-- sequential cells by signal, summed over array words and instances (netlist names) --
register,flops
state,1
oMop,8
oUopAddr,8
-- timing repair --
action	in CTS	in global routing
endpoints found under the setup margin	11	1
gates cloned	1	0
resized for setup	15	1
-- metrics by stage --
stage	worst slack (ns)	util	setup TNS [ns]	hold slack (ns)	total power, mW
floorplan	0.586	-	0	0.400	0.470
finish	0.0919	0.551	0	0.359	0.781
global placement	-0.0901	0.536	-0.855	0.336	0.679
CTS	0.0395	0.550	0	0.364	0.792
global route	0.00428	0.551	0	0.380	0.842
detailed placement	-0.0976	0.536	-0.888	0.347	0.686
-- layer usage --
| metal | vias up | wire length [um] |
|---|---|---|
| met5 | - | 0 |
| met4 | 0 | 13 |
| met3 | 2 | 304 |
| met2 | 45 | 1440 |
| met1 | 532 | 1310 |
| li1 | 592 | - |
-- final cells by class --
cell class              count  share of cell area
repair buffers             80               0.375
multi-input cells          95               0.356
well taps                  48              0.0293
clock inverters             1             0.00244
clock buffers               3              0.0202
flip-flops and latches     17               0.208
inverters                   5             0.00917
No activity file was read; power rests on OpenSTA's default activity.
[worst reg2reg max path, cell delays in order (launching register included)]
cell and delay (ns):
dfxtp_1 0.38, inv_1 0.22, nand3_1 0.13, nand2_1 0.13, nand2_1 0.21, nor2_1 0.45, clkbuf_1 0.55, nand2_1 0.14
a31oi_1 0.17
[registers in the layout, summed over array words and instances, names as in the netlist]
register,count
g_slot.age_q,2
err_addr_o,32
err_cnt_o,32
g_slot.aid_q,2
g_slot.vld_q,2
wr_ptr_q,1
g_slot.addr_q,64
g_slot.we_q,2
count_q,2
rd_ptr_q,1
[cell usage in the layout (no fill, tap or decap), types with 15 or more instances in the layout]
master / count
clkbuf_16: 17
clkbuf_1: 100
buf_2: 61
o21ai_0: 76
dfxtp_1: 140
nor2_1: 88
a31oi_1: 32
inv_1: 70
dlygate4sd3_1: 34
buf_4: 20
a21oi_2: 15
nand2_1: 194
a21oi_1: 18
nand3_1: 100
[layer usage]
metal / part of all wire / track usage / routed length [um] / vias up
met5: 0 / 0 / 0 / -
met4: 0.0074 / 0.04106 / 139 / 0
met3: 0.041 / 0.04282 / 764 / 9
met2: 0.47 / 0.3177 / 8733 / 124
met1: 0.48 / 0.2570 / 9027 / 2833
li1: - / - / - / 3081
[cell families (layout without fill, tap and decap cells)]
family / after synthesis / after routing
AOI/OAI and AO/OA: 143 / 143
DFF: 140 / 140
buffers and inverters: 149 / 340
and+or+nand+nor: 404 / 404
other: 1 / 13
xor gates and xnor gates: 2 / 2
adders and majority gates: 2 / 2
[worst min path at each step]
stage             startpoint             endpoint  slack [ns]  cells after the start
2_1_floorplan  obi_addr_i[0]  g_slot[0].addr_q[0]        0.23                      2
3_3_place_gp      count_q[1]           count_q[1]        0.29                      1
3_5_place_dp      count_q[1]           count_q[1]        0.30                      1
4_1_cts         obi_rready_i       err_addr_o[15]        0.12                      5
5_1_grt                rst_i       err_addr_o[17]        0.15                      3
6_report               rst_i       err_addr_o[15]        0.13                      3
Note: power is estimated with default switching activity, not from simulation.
## config.mk

```make
export PLATFORM = sky130hd
export DESIGN_NAME = shift_rotate_iter_flat
export DESIGN_NICKNAME = d
export VERILOG_FILES = /design/src/rtl/shift_rotate_iter_if.sv /design/src/rtl/shift_rotate_iter.sv /design/src/flat_wrapper.sv
export SDC_FILE = /design/constraint.sdc
export NUM_CORES = 1
export LEC_CHECK = 0
export CORE_MARGIN = 3
export CORE_UTILIZATION = 35
export CTS_CLUSTER_SIZE = 40
export DETAILED_ROUTE_END_ITERATION = 7
export GPL_TIMING_DRIVEN = 0
export HOLD_SLACK_MARGIN = 0.15
export PLACE_DENSITY_LB_ADDON = 0.08
export SETUP_SLACK_MARGIN = 0.2
export SYNTH_ARGS = -nofsm -noshare
export SYNTH_HDL_FRONTEND = slang
export SYNTH_SLANG_ARGS = --single-unit
```

## constraint.sdc

```tcl
create_clock -name clock -period 4.5 [get_ports clock]
set_input_delay 0.9 -clock clock [delete_from_list [all_inputs] [get_ports clock]]
set_output_delay 0.9 -clock clock [all_outputs]
set_load 0.01 [all_outputs]
```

Exercise goal: Return, from the data above, each line in which the string "instances" appears.

Exercise output:
-- sequential cells by signal, summed over array words and instances (netlist names) --
[registers in the layout, summed over array words and instances, names as in the netlist]
[cell usage in the layout (no fill, tap or decap), types with 15 or more instances in the layout]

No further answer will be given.